TASK DESCRIPTION:
With respect to the word "cells", report how many lines of the following listing include it. Give nothing but the number.

** THE INPUT follows **

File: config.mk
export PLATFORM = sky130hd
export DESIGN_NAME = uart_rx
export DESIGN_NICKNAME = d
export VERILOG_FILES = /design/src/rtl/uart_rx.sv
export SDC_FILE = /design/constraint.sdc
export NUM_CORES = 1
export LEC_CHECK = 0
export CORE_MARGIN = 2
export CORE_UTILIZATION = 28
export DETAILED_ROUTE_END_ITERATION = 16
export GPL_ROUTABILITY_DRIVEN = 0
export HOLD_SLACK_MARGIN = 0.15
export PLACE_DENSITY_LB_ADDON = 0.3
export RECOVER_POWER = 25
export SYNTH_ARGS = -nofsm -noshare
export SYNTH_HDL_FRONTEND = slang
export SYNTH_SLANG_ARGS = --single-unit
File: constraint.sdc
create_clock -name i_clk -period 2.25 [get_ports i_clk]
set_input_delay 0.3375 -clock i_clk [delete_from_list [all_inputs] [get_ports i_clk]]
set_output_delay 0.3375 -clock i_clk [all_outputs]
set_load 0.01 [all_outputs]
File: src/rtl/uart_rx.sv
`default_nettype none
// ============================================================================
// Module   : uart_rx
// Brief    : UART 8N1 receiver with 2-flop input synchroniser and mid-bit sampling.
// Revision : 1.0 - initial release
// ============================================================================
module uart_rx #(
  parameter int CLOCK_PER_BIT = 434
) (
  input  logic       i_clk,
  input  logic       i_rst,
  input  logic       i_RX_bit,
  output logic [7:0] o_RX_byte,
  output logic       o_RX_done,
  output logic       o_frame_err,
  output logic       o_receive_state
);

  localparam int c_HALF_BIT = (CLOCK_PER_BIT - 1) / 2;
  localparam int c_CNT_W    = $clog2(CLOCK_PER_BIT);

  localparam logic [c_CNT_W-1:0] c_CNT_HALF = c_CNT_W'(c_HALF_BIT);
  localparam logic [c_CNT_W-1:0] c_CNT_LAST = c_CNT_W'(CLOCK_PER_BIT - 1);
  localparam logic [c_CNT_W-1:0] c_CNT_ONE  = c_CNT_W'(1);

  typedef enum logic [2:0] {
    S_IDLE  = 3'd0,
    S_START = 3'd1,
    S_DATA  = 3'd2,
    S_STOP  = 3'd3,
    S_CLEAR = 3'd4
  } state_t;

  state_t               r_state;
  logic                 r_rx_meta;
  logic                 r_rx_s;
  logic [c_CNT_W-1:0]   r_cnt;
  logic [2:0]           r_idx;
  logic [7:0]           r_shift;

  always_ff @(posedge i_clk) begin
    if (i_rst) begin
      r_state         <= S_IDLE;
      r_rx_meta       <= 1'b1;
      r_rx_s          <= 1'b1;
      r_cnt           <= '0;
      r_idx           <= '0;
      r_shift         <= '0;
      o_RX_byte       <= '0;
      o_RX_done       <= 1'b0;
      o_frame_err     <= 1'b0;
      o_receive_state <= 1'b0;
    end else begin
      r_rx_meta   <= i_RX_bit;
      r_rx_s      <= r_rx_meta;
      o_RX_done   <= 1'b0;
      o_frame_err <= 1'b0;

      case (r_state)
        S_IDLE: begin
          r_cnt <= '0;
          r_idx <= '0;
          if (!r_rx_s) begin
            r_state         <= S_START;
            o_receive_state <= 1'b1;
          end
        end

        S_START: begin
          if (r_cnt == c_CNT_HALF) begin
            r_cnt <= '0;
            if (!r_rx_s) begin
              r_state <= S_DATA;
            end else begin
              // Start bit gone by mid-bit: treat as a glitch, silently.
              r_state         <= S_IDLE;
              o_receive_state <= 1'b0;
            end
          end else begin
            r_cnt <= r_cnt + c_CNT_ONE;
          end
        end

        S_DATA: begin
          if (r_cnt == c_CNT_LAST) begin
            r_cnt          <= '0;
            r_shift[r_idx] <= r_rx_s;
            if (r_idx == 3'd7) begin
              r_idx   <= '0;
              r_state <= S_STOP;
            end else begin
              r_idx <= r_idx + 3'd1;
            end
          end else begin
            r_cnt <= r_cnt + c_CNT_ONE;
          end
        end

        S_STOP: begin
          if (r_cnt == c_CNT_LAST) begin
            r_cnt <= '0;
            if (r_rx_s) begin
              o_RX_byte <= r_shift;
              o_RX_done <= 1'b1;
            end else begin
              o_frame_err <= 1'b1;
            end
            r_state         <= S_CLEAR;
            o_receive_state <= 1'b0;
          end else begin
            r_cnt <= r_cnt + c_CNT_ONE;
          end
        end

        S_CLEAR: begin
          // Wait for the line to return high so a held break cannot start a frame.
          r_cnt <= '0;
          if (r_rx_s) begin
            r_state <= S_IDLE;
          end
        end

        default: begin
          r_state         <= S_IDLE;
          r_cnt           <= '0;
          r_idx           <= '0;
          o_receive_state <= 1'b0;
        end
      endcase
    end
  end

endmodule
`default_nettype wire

** End of THE INPUT **
** THE INPUT follows **

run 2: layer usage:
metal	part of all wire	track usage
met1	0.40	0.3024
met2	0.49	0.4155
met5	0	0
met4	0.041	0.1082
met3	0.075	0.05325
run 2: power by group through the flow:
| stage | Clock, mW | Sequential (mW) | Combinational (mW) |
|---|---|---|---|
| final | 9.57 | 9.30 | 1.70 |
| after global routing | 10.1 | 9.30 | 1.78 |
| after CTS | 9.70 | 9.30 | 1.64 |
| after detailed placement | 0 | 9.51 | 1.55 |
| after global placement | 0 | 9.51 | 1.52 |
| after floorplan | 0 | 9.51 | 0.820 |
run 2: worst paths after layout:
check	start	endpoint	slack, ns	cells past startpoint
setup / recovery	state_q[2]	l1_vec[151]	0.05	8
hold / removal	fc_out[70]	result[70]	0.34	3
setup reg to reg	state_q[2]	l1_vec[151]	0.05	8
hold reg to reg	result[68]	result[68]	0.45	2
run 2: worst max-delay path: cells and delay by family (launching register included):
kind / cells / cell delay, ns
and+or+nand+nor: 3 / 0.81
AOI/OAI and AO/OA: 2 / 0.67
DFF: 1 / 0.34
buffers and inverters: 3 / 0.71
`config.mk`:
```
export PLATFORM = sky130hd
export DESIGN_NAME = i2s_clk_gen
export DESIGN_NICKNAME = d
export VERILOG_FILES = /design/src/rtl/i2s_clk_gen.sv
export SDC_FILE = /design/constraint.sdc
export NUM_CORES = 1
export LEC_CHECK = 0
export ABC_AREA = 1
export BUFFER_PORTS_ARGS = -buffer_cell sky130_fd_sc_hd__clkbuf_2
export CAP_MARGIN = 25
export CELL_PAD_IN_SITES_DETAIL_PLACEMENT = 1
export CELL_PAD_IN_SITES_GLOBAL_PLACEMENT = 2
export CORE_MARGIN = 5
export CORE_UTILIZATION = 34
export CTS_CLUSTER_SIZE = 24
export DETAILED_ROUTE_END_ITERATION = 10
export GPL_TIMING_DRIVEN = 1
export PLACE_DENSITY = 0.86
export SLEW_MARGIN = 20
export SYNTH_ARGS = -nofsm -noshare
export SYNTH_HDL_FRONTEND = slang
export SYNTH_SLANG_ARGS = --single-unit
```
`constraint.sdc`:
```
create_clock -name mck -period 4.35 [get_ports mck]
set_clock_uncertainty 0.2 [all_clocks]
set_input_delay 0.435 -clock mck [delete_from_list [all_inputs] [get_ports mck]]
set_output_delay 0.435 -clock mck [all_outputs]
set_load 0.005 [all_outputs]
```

** End of THE INPUT **

RESULT BELOW:
3